● Available data

+===+

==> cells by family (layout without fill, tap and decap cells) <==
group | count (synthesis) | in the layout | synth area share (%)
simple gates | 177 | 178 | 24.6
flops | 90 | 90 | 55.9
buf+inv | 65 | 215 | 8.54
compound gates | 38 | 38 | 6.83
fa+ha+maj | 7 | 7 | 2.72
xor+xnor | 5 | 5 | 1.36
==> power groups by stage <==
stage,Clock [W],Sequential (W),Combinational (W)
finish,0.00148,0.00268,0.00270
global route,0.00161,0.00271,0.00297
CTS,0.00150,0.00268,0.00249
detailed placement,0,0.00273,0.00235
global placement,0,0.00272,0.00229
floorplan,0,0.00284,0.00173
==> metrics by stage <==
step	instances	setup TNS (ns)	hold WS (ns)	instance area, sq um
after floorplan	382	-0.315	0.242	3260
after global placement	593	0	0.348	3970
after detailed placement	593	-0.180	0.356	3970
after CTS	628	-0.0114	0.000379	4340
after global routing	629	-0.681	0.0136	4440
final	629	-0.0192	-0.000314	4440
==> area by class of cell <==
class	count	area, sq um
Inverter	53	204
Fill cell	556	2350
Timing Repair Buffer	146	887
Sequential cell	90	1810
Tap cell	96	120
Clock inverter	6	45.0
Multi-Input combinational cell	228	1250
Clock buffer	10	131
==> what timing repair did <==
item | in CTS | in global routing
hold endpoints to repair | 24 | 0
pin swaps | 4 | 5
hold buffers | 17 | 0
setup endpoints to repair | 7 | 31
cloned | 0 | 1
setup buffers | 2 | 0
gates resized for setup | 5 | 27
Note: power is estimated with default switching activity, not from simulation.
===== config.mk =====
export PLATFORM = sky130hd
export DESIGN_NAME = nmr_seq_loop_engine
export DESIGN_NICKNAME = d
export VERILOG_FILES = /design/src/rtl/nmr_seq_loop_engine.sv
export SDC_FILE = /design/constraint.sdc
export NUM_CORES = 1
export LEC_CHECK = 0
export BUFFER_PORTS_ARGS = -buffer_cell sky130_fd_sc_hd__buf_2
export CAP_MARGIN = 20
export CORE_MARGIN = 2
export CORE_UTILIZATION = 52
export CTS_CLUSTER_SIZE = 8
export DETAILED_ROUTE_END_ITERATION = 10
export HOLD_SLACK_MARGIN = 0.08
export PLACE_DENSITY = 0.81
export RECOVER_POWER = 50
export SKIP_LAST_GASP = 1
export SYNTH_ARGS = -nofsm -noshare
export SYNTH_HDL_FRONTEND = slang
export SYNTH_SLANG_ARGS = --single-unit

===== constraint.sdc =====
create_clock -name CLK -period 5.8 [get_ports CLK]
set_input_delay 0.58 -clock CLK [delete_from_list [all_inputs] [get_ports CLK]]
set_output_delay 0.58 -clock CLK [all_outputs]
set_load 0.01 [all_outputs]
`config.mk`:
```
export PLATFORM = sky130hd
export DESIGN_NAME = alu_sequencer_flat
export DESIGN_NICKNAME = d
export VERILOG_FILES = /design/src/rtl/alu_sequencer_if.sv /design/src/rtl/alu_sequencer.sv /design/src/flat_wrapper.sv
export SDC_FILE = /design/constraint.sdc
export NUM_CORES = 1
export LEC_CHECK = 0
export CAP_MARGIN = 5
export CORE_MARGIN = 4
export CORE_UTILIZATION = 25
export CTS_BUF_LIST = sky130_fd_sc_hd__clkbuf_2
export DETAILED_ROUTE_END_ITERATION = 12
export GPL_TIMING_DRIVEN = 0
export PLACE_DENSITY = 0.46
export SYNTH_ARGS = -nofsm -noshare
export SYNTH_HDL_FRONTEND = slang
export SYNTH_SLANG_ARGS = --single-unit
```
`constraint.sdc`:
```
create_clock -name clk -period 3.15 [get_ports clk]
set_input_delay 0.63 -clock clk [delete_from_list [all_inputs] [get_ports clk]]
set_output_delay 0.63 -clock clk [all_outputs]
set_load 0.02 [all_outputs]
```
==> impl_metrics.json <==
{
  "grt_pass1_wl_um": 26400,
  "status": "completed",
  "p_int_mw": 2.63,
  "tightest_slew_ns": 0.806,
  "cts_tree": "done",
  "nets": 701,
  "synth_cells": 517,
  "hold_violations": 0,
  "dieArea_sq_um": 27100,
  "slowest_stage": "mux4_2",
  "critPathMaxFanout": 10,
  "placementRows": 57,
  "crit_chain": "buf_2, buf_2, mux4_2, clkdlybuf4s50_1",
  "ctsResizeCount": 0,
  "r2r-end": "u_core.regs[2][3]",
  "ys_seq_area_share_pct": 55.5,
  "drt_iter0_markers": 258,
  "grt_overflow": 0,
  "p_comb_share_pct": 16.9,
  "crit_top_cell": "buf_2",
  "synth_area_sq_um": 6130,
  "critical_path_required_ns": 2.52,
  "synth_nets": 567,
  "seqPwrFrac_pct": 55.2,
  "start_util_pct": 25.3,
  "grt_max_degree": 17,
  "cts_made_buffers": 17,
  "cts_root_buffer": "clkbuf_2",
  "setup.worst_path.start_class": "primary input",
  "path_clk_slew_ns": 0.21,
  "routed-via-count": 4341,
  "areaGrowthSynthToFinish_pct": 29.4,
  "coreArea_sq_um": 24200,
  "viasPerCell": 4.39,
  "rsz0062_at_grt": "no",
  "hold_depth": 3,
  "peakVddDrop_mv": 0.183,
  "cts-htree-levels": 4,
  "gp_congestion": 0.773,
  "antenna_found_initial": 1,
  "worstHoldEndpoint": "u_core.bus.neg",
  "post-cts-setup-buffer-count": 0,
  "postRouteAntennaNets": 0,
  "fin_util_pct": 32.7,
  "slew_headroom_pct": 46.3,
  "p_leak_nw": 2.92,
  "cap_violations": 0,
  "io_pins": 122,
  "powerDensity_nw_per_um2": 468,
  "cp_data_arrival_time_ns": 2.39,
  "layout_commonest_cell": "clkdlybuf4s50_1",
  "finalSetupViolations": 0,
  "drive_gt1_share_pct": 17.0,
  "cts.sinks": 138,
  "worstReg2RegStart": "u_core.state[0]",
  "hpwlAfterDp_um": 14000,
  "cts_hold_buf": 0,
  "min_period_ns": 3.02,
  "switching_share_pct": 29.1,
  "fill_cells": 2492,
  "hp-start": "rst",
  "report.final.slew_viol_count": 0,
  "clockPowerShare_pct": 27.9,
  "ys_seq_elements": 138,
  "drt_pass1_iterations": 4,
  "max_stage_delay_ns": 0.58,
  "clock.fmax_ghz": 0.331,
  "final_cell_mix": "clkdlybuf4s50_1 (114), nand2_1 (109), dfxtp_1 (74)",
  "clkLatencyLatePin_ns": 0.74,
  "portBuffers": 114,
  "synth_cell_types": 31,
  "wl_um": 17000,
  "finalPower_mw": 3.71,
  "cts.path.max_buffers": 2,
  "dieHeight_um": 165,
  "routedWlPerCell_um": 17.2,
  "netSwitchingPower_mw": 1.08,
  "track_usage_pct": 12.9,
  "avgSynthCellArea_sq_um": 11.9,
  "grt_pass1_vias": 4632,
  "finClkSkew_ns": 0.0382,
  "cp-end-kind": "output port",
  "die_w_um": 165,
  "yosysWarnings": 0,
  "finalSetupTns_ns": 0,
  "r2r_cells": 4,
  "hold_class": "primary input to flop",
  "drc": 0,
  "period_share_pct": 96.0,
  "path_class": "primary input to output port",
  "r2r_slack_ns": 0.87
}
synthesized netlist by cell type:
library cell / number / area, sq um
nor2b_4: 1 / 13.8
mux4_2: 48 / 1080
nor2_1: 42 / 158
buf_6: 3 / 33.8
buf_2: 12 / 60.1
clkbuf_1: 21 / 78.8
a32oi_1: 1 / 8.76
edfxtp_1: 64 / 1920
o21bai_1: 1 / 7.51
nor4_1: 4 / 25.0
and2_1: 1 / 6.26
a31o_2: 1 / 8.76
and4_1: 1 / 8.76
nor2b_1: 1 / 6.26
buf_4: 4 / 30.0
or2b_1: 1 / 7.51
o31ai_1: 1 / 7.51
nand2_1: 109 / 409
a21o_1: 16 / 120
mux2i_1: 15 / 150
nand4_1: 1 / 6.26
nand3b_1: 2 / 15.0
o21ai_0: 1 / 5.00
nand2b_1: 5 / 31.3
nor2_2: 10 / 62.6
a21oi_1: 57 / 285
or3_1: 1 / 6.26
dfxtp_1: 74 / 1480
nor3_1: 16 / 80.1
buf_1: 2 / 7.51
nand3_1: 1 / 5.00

+===+

● What is required
Everything from the line with "nor2_2: 10 / 62.6" to the end of the listing above needs to be duplicated exactly, both end lines included, with nothing more.

● Written answer
nor2_2: 10 / 62.6
a21oi_1: 57 / 285
or3_1: 1 / 6.26
dfxtp_1: 74 / 1480
nor3_1: 16 / 80.1
buf_1: 2 / 7.51
nand3_1: 1 / 5.00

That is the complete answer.